July 21, 2019 | 83° F

Deep Treble pays homage to graduating seniors at annual Spring Concert

Photo by Georgette Stillman |

Deep Treble’s two-hour spring concert took place on Friday night in Van Dyck Hall. The event paid homage to the group’s two graduating seniors with a video tribute

Co-ed a capella group Deep Treble held its annual spring concert in Van Dyck Hall to end the school year and celebrate their graduating members last Friday at 8 p.m.

The event was open to students and the public, and about 75 people were in attendance.

Founded in 1998, the student-run group has released five albums, including their recent 2016 album entitled, "41 Jones: The Basement Sessions."

The event was hosted by Erica Lazarow, a School of Arts and Sciences sophomore, and Marquis Reece, a School of Arts and Sciences senior.

There were 15 student performers in total — the concert lasted for about two hours, opening with a performance of Florence + the Machine’s “Dog Days Are Over.”

This spring concert featured an eclectic mix of compositions of new and classic songs from across multiple genres — from Hall and Oates’ “Rich Girl” to “Sweater Weather” from the artist The Neighbourhood. It also included hits from Beyoncé, The Jackson Five and Chance the Rapper, among many other artists.

“All of our awesome arrangements are written by members of the group,” said Mason Satnick, a first-year student in the School of Arts and Sciences.

He said the concert was his first time beatboxing in a performance.

Claire Towell, a Rutgers Business School sophomore and performing member of Deep Treble, explained that the song choices are reflective of the different tastes within the group. During the process of selecting songs for each concert, each member suggests two songs, she said, and everyone votes.

Each of the roughly 15 songs of the concert featured one soloist, who sang the lyrics, while everyone else performed the a capella background.

“For solos, anyone can audition for a song. Then the auditions leave, and the rest of the group has a discussion followed by a blind vote. That way we know that everything is fair, and no one’s feelings get hurt in the process,” she said.

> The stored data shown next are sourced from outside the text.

This design comes from an exercise in tuning for small area, a short achievable clock period and few clock cycles on the open sky130 flow, not from production work. In this exercise RTL edits were held to simulation tests only and were not proved equivalent to the original. No activity file was given, so power comes from the tool's default toggle rates.

== red ==
==> flow/design.v (excerpt) <==
module Calculator_512bit #(
      parameter OPERAND_WIDTH = 512,
      parameter ADDER_WIDTH   = 128,
      parameter N_ITERATIONS  = OPERAND_WIDTH / ADDER_WIDTH
    )
    (
    input  wire                       iClk,
    input  wire                       iRst,
    input  wire                       iStart,
    input  wire [1:0]                 iSel,
    input  wire [OPERAND_WIDTH-1:0]   iOpA,
    input  wire [OPERAND_WIDTH-1:0]   iOpB,
    output wire [OPERAND_WIDTH:0]     oRes,
    output wire                       oDone);
For scale: roughly 5000 cells after synthesis, roughly 130 flip-flops, ~1500 I/O pins, ~0.038 mm^2 of cells after synthesis.
clock: 8.0 ns
lec_check: 0
cap_margin: 20
core_area: 5 5 310 310
die_area: 0 0 315 315
setup_slack_margin: 3.5
slew_margin: 20
tns_end_percent: 0
standard.sh (not shown) runs the stock make flow with config.mk's settings and CLKGATE_MAP_FILE= SYNTH_SCRIPT=/design/flow/synth_recipe.tcl, a recipe that flattens the netlist after the stock synthesis.
==> flow/flow/run.sh <==
#!/bin/bash
# The standard ORFS layout, with three changes to how it is made:
#  - synthesis maps the logic with a single-pass ABC script (flow/abc.script:
#    one choice computation and one delay-oriented mapping) in place of the
#    standard five-pass speed script; everything else in synthesis, the
#    registers included, is as synth_recipe.tcl makes it;
#  - port buffers use the smallest buffer cell (buf_1); repair_design and
#    repair_timing still resize them where needed;
#  - IO pins may sit on adjacent routing tracks, so a smaller die holds all pins.
# Each tool's output goes to standard.log here and to the ORFS logs under orfs/logs.
set -euo pipefail
W=$(pwd)
export BUFFER_PORTS_ARGS="-buffer_cell sky130_fd_sc_hd__buf_1"
export PLACE_PINS_ARGS="-min_distance 1 -min_distance_in_tracks"
export FLOW_ABC_SCRIPT="$W/flow/abc.script"
{
  head -n 1 synth_recipe.tcl
  cat <<'TCL'
proc abc {args} {
  set i [lsearch -exact $args -script]
  if {$i >= 0} { lset args [expr {$i + 1}] $::env(FLOW_ABC_SCRIPT) }
  yosys abc {*}$args
}
TCL
  tail -n +2 synth_recipe.tcl
} > flow_synth.tcl
sed "s#SYNTH_SCRIPT=[^ ]*#SYNTH_SCRIPT=$W/flow_synth.tcl#" standard.sh > flow_standard.sh
grep -q "SYNTH_SCRIPT=$W/flow_synth.tcl" flow_standard.sh
bash flow_standard.sh > standard.log 2>&1
==> flow/flow/abc.script <==
&get -n
&st
&dch
&nf
&put
buffer -c
topo
stime -c
upsize -c
dnsize -c
red reached the end of the flow, and the finished layout is clean on the timing, design-rule and antenna checks.
Testbench counts of red, summed over its fixed seeds: cycles 6,400.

Lazarow said traditionally, at each concert, the group does a tribute to the seniors.

The group showed a video celebrating graduating senior member Reece, as well as School of Arts and Sciences junior Bria Romano, who is also leaving after the semester.

Towell was the group member responsible for recording and editing all the videos shown during the concert. 

“We use the spring concert as a sort of send-off for the seniors,” she said.

The video featured all the members of Deep Treble, allowing them to talk about any memories, and to send a message to Reece and Romano, who were also given a chance to speak about their experiences in the video.

In the recording, Romano said, “(Deep Treble) has been amazing over the past three years. (Deep Treble) gave me a chance to start over.” 

Romano did not enjoy her high school experience, she said. 

“So coming to Rutgers, I knew I had to start over, but in order to do that I had to find my niche, and that’s why I tried out for Deep Treble," Romano said. 

She said that being in the organization allowed her to learn and grow in many aspects beyond music.

Reece also spoke of his positive experience in the organization. 

“(Deep Treble) has been my support system, my place to destress and enjoy making beautiful music,” he said in the video.

After the final student performance, “What You Don’t Do” by Lianne La Havas, the group welcomed Deep Treble alumni in the audience to come onto the stage for a performance of Jason Mraz’s “The Remedy (I Won't Worry),” where several alumni sang the solo parts.

Written in chalk on the blackboard of the lecture hall-turned-stage where the concert took place was the phrase "Run Deep," a saying with special meaning for members of Deep Treble.

“It's always just been our slogan. We always say that our love for each other and our love for music runs deep. It runs deep in our veins like an ocean,” Towell said. “Before every concert, we put our hands in (together) and say ‘Run Deep’ on three. It's basically just a phrase of power, confidence and love."

Christina Gaudino is a School of Arts and Sciences first-year student majoring in public policy. She is a staff writer for The Daily Targum.